--- Task inputs ---
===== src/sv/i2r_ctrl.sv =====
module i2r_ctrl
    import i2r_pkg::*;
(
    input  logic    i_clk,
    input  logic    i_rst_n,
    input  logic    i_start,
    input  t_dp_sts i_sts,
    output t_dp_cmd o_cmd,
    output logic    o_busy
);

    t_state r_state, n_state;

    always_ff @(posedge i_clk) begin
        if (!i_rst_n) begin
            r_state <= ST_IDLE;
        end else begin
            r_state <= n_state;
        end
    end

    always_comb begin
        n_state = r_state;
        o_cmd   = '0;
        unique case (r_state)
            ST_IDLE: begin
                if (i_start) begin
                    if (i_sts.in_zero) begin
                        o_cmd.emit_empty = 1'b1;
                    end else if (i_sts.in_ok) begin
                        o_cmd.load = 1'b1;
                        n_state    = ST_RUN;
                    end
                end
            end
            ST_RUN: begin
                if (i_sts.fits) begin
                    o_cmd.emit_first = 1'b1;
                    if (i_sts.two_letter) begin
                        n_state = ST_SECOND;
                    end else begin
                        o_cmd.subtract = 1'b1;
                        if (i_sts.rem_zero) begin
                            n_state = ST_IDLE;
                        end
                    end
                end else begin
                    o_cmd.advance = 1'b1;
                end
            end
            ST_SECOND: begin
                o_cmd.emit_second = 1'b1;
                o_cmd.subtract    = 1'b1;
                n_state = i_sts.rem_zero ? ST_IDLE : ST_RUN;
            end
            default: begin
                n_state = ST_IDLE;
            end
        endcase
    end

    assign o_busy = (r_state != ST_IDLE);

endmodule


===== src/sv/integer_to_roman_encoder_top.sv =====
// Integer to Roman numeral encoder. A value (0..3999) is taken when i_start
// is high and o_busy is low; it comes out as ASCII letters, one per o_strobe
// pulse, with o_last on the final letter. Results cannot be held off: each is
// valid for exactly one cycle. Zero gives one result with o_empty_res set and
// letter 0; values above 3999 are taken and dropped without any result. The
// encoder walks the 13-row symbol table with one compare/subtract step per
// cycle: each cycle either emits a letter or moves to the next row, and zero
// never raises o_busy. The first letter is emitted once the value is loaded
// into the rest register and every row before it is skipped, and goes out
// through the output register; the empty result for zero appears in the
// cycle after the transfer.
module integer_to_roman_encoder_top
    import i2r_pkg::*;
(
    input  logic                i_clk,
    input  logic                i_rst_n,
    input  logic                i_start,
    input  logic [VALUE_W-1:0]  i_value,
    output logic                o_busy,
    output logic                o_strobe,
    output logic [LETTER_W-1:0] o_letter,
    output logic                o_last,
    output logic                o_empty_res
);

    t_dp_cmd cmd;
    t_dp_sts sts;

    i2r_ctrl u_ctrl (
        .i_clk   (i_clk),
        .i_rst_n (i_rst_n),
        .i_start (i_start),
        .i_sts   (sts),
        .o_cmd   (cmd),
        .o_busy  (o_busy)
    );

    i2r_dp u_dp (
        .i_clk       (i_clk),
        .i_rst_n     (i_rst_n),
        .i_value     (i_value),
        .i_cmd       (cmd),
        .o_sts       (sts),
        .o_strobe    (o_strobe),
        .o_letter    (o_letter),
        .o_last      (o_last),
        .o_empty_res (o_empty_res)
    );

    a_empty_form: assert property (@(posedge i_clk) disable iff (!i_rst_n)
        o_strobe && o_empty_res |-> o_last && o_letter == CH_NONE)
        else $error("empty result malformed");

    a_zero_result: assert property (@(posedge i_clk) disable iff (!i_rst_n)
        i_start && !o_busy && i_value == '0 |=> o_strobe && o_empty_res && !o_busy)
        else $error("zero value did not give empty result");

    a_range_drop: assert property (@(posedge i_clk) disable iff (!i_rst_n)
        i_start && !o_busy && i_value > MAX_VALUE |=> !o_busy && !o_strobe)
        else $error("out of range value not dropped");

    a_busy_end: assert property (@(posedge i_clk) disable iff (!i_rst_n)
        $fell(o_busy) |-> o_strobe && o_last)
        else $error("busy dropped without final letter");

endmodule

--

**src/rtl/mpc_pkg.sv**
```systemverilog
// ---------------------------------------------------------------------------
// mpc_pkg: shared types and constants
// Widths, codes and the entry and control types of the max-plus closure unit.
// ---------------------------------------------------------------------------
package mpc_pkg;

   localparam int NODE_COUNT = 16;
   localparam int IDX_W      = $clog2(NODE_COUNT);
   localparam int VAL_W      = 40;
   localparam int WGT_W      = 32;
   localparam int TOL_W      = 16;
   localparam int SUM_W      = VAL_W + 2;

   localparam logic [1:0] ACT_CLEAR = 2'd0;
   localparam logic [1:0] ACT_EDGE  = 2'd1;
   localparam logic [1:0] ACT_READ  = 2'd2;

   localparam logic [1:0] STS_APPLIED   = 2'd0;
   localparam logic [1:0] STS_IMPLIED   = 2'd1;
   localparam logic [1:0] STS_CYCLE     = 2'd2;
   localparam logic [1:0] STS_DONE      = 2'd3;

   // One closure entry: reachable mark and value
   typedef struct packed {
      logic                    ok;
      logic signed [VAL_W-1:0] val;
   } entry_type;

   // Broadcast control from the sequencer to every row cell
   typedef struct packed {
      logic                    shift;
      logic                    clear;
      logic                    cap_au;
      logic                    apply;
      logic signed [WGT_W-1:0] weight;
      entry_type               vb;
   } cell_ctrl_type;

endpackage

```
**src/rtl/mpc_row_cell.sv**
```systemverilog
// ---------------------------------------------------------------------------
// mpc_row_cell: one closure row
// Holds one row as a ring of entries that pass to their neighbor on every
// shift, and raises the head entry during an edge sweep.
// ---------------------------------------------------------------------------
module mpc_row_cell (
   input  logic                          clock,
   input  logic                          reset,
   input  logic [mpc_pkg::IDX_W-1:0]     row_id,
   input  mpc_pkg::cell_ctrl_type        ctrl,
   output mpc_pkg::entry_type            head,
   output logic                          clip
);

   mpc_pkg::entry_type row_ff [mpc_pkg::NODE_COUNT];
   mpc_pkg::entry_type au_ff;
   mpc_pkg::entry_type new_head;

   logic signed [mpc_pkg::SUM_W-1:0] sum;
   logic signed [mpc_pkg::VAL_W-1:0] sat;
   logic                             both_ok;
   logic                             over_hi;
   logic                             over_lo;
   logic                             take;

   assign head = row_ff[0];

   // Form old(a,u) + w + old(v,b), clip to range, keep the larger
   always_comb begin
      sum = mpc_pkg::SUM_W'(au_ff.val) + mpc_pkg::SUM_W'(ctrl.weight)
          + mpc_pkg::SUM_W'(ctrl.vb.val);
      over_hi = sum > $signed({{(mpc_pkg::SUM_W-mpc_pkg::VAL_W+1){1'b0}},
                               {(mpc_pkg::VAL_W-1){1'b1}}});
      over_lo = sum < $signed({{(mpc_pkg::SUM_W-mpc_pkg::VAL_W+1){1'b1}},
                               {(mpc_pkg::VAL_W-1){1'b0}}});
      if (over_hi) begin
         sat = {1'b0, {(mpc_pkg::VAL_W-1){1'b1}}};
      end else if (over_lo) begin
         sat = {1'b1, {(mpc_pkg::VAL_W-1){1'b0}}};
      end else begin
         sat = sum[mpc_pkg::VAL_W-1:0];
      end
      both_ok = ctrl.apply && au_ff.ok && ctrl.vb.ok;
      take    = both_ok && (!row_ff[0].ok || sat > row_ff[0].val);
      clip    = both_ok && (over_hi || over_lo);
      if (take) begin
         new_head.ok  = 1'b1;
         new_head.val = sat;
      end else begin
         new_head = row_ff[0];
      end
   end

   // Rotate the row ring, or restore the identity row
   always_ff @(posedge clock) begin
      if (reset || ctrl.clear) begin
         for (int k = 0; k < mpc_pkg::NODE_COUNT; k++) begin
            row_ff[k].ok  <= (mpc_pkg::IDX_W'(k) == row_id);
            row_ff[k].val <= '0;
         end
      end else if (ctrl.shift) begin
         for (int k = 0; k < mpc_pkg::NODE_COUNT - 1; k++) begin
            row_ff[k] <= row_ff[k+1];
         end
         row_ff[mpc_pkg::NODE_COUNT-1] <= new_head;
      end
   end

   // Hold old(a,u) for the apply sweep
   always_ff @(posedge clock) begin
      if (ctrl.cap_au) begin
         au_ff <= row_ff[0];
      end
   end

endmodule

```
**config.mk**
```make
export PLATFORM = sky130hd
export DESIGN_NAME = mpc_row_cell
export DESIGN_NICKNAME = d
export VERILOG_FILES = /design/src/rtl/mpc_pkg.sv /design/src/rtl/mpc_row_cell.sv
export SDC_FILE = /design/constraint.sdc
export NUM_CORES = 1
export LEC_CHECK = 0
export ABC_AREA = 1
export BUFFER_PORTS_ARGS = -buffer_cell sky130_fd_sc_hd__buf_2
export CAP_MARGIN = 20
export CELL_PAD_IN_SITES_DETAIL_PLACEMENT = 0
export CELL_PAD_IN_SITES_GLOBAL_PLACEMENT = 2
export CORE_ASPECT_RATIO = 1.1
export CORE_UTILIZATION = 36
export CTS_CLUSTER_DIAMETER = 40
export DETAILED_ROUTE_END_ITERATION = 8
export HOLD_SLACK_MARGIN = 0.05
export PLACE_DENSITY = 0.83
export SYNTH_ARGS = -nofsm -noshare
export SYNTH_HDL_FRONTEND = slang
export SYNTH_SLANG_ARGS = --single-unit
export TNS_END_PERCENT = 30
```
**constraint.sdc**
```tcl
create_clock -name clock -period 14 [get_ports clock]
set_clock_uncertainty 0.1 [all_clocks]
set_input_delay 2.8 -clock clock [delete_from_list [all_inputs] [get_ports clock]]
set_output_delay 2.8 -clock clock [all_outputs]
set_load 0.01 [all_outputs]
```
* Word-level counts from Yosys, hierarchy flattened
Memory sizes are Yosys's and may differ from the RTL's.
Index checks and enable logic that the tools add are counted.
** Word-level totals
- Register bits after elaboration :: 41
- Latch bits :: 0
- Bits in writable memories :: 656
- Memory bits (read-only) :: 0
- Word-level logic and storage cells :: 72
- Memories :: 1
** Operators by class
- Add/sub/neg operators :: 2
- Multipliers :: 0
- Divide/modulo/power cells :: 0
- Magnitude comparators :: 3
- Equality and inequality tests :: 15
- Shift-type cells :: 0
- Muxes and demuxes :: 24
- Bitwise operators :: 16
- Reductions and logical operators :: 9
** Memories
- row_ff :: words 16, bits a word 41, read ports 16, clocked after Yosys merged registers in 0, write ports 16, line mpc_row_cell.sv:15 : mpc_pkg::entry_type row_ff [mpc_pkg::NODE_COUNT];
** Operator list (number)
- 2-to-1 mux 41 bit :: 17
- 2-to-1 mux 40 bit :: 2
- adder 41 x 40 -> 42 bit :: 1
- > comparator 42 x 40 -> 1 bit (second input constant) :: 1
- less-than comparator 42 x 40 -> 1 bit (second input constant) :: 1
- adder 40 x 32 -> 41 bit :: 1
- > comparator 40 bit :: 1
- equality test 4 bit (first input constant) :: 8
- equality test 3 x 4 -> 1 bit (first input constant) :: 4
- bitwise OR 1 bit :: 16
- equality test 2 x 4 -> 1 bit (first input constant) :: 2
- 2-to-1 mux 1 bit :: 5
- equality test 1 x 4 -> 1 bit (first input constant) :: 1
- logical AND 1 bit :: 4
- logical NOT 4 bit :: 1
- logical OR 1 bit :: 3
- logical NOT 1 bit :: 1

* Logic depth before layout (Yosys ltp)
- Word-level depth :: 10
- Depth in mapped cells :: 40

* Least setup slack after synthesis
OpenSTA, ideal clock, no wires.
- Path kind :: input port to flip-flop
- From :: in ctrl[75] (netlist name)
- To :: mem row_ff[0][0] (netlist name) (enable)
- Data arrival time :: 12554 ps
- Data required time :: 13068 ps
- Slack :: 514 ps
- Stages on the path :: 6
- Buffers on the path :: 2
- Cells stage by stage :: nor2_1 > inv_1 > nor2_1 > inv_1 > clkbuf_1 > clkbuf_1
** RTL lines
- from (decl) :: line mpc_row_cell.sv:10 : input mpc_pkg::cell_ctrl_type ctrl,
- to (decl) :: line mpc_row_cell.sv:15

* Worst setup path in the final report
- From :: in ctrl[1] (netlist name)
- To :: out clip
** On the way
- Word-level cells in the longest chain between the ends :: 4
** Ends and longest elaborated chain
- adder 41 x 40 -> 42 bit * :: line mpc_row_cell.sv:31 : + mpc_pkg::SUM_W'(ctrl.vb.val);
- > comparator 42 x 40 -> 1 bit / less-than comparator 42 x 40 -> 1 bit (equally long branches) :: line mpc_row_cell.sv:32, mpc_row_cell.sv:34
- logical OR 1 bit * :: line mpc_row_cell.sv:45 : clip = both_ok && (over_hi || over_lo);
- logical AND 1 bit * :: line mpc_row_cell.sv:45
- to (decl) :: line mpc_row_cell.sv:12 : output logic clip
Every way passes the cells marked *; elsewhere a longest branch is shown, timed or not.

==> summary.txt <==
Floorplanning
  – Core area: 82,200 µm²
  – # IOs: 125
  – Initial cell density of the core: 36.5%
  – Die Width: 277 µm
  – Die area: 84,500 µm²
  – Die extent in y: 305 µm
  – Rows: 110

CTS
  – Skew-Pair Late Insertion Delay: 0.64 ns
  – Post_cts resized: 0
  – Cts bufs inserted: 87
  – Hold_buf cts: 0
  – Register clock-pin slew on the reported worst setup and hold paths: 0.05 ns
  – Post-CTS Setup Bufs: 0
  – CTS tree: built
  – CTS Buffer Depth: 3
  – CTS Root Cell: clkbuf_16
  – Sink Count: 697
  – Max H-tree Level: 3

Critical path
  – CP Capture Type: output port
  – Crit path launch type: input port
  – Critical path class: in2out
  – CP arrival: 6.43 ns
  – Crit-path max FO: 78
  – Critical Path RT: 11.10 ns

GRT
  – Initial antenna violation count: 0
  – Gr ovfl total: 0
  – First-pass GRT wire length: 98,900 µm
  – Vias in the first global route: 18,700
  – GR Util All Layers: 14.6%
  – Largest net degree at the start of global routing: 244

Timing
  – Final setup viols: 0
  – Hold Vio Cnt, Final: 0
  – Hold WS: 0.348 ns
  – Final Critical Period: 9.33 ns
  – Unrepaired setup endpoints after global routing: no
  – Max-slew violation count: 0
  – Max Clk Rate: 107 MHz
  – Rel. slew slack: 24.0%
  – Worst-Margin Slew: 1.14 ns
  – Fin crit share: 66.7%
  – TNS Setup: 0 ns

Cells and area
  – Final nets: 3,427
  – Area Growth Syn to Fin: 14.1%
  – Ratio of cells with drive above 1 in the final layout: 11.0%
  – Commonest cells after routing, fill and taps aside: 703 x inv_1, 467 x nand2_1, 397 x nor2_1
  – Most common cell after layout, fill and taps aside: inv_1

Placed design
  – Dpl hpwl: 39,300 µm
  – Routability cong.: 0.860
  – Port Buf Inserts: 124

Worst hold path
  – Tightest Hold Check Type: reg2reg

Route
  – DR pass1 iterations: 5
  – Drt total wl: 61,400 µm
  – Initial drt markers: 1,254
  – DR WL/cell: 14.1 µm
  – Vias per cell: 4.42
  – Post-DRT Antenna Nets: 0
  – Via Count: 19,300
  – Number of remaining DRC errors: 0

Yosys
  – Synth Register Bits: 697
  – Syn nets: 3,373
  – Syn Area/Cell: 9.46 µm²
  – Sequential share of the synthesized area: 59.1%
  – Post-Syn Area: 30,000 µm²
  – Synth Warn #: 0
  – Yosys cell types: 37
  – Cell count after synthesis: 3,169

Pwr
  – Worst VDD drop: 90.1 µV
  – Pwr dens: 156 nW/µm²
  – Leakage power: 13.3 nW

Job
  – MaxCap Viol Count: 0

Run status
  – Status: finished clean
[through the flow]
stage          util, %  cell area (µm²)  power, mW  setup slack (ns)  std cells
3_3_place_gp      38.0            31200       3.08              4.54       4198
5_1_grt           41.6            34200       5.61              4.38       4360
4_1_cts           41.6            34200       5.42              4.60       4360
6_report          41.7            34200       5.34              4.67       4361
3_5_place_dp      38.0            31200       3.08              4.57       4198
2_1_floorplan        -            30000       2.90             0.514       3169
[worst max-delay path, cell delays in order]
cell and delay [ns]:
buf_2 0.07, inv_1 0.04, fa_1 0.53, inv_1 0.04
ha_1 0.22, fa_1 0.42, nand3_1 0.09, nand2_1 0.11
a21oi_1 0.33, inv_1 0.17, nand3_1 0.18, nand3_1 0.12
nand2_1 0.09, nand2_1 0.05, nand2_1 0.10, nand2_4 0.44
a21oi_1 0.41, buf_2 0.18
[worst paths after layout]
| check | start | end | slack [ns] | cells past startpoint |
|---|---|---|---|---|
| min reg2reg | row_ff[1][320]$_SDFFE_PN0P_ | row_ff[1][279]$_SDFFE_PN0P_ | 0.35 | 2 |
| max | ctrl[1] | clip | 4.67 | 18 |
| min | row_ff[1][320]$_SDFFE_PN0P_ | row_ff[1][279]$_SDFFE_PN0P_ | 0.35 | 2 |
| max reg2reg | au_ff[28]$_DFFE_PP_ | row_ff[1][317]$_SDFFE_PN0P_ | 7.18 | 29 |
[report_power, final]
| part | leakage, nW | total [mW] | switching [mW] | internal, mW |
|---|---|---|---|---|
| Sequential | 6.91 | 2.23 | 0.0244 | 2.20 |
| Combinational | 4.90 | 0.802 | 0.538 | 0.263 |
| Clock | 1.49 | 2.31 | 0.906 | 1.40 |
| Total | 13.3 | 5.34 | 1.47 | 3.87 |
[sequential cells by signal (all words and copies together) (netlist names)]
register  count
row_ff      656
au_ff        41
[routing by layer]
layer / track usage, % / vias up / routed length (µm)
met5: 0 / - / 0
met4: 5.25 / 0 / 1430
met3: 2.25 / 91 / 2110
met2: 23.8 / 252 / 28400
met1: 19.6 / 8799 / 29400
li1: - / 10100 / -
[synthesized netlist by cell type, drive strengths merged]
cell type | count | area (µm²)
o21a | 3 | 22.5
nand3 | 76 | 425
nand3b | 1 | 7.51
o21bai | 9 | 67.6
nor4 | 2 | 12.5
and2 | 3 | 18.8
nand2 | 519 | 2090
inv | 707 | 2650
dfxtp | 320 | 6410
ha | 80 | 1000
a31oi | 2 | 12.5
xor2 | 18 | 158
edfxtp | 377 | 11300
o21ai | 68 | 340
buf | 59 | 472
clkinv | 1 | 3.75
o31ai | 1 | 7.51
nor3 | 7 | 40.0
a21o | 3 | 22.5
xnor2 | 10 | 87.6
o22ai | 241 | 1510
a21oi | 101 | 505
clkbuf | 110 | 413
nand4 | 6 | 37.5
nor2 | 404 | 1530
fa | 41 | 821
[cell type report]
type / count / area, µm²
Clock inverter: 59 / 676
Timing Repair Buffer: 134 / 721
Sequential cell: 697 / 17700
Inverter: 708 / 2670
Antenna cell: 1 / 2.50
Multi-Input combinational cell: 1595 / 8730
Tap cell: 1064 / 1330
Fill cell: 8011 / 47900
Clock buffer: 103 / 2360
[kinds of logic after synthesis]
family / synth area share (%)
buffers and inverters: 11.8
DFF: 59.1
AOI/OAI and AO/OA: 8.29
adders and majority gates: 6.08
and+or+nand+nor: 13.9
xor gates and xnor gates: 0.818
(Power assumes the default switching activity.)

--- Exercise details ---
From the listing above, copy all lines holding the word "routing".

--- Reply to the task ---
  – Largest net degree at the start of global routing: 244
  – Unrepaired setup endpoints after global routing: no
  – Commonest cells after routing, fill and taps aside: 703 x inv_1, 467 x nand2_1, 397 x nor2_1
[routing by layer]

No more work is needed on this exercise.